Klingt plausibel. Aber (Achtung, ich wage jetzt mal einen Sprung ins nackte Wirrwarr): Woher kommt dann das chronisch vergrößerte Bewegungsausmaß der Halswirbel/Kopfgelenke bei manchen Menschen, die gleichzeitig auch an schlimmen Symptomen leiden? Ist sowas vielleicht genauso zu bewerten wie ein etwas aus der Norm geratenes Körperteil, was so gern als „Laune der Natur“ bezeichnet wird, jedoch in keinem kausalen Zusammenhang mit der Leidensgeschichte der Betroffenen steht? Knifflig. Kann aber sein! Wenn aber doch eine Hypermobilität dahintersteckt, könnte man Betroffenen doch dauerhaft eine feste Halskrause anlegen, damit ihr Wirbelgelenke die Chance erhalten, steifer zu werden? Aber ist das erstrebenswert? Ich meine, bei einer 15%-igen Reduktion der Muskelmasse pro Woche völliger Inaktivität? Was soll denn dann den Kopf halten/bewegen? Ganz ohne Muskelkraft leiden schließlich zwangsläufig auch die Bänder. Andererseits kein Problem, wenn man lange genug wartet, bis die knöchernen Komponenten der Gelenke miteinander verwachsen. Aber davon ganz abgesehen: Lässt diese simple und zugleich völlig irre Betrachtung nicht vielleicht eine wichtige Unterscheidung außer Acht, nämlich die zwischen Sehnen und Bändern?

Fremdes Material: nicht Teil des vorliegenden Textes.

$ cat src/rtl/susp_mod_throttle.sv
module susp_mod_throttle
  import smt_pkg::*;
#(
  parameter int CLK_MHZ    = 100,
  parameter int TICK_US    = 32,
  parameter int UNIT_TICKS = 31
) (
  input  logic              clk_i,
  input  logic              rst_ni,
  input  logic              wr_en_i,
  input  logic [ADDR_W-1:0] wr_addr_i,
  input  logic [CNT_W-1:0]  wr_data_i,
  input  logic              irq_evt_i,
  input  logic              vid_evt_i,
  output logic              susp_no
);
  localparam int TICK_CYCLES = CLK_MHZ * TICK_US;

  smt_cfg_t         cfg;
  logic             tick;
  logic [N_SRC-1:0] evt;
  logic [N_SRC-1:0] hold;
  logic [CNT_W-1:0] len [N_SRC];
  logic             hold_any;
  logic             active;
  logic             susp;

  assign evt[SRC_IRQ] = irq_evt_i;
  assign evt[SRC_VID] = vid_evt_i;
  assign len[SRC_IRQ] = cfg.irq_len;
  assign len[SRC_VID] = cfg.vid_len;

  smt_regs u_regs (
    .clk_i, .rst_ni, .wr_en_i, .wr_addr_i, .wr_data_i, .cfg_o(cfg)
  );

  smt_prescaler #(.TICK_CYCLES(TICK_CYCLES)) u_presc (
    .clk_i, .rst_ni, .tick_o(tick)
  );

  for (genvar g = 0; g < N_SRC; g++) begin : g_spd
    smt_spd_timer #(.CNT_W(CNT_W), .UNIT_TICKS(UNIT_TICKS)) u_tmr (
      .clk_i, .rst_ni,
      .tick_i (tick),
      .evt_i  (evt[g] & cfg.spd_en[g]),
      .len_i  (len[g]),
      .hold_o (hold[g])
    );
  end

  assign hold_any = |hold;
  assign active   = cfg.mod_en & ~hold_any;

  smt_modulator #(.CNT_W(CNT_W)) u_mod (
    .clk_i, .rst_ni,
    .tick_i    (tick),
    .active_i  (active),
    .on_cnt_i  (cfg.on_cnt),
    .off_cnt_i (cfg.off_cnt),
    .susp_o    (susp)
  );

  assign susp_no = ~susp;

  AST_HOLD_RELEASE: assert property (@(posedge clk_i) disable iff (!rst_ni)
    hold_any |-> susp_no) else $error("suspend during speedup");
  AST_DIS_RELEASE: assert property (@(posedge clk_i) disable iff (!rst_ni)
    !cfg.mod_en |-> susp_no) else $error("suspend while disabled");
  AST_RESUME_OFF: assert property (@(posedge clk_i) disable iff (!rst_ni)
    ($fell(hold_any) && cfg.off_cnt != '0 && !(|(evt & cfg.spd_en)) && !wr_en_i)
      |=> susp_no) else $error("resume not in OFF");
endmodule

$ cat config.mk
export PLATFORM = sky130hd
export DESIGN_NAME = susp_mod_throttle
export DESIGN_NICKNAME = d
export VERILOG_FILES = /design/src/rtl/smt_pkg.sv /design/src/rtl/smt_regs.sv /design/src/rtl/smt_prescaler.sv /design/src/rtl/smt_spd_timer.sv /design/src/rtl/smt_modulator.sv /design/src/rtl/susp_mod_throttle.sv
export SDC_FILE = /design/constraint.sdc
export NUM_CORES = 1
export LEC_CHECK = 0
export ABC_AREA = 1
export BUFFER_PORTS_ARGS = -buffer_cell sky130_fd_sc_hd__buf_2
export CAP_MARGIN = 5
export CORE_UTILIZATION = 35
export CTS_BUF_LIST = sky130_fd_sc_hd__clkbuf_16
export CTS_CLUSTER_DIAMETER = 100
export DETAILED_ROUTE_END_ITERATION = 6
export HOLD_SLACK_MARGIN = 0.06
export PLACE_DENSITY = 0.48
export SYNTH_ARGS = -nofsm -noshare
export SYNTH_HDL_FRONTEND = slang
export SYNTH_SLANG_ARGS = --single-unit
$ cat constraint.sdc
create_clock -name clk_i -period 6.88 [get_ports clk_i]
set_input_delay 0.688 -clock clk_i [delete_from_list [all_inputs] [get_ports clk_i]]
set_output_delay 0.688 -clock clk_i [all_outputs]
set_load 0.03 [all_outputs]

Zur Erinnerung: Sehnen sind die Dinger, die Muskeln an Knochen befestigen. Sie sind also Kraft- und Bewegungsträger, während Bänder wenig elastische Verbindungen darstellen, die unsere Gelenke vor zu viel Bewegung schützen. Sitzen wir lange Zeit, kann es durchaus passieren, dass bestimmte Muskeln verkürzen, weil Muskeln unter anderem die Eigenschaft besitzen, sich an die meist vorherrschenden Bedingungen, denen der Körper ausgesetzt ist (das kann stundenlanges Sitzen sein wie auch regelmäßiger Kraftsport), anzupassen. Schnelles Aufstehen nach stundenlangem Sitzen kann somit auch mal Schmerzen verursachen, ist für die Muskulatur aber letztendlich ein Segen. Bänder hingegen, die ja aus gutem Grund unflexibel sein müssen, sind da schon etwas empfindlicher. Besonders krumm nehmen sie starke und abrupte Krafteinwirkungen oder Fehlhaltungen, die über einen langen Zeitraum stattfinden. Zu schaffen macht ihnen ebenso die fehlende Mithilfe der Muskeln. Nach vorherrschender Meinung bleiben solche überbeanspruchten Bänder, die überdehnt sind, dauerhaft überdehnt und können fortan nicht mehr dafür sorgen, dass unsere Muskulatur bei Bewegungen gebremst wird. Ich persönlich glaube zwar, auch Bänder können regenerieren, doch unstrittig ist für mich ebenso, dass Degeneration, ausgelöst durch Bewegungsmangel, Bänder unzuverlässig und anfällig für Verletzungen werden lässt.

An dieser Stelle muss ich vorerst aussteigen, denn ihr merkt, ich habe mich gerade um Kopf und Kragen philosophiert. Vieles davon gehört in die Mülltonne, doch es zeigt wunderbar auf, in welche Details man sich auf der Suche nach einer finalen Lösung verstricken kann. Und sowas passiert sowohl Betroffenen als auch Ärzten – nur eben in etwas anderer Darstellung.

Ich denke: Letztendlich sind verkürzte Sehnen und überdehnte Bänder wohl keine gute Lösung bei einer Instabilität. Beides sorgt eher für Probleme und ist weniger geeignet, Linderung zu verursachen. Besser wäre eine gut ausgebildete, vielseitig beanspruchte Muskulatur, die achtsam und vor allem koordiniert eingesetzt wird, um so die ausgefallene Schutzleistung der Bänder bestmöglich zu kompensieren.

Wirrwarr-Ende. Aber ich bin sehr dankbar über solche Gedanken-Anstupser. Zwischen viel Unsicherheit und mangelnder Expertise steckt oftmals ein brillanter Ansatz zum Wechsel der Sichtweise in ihnen.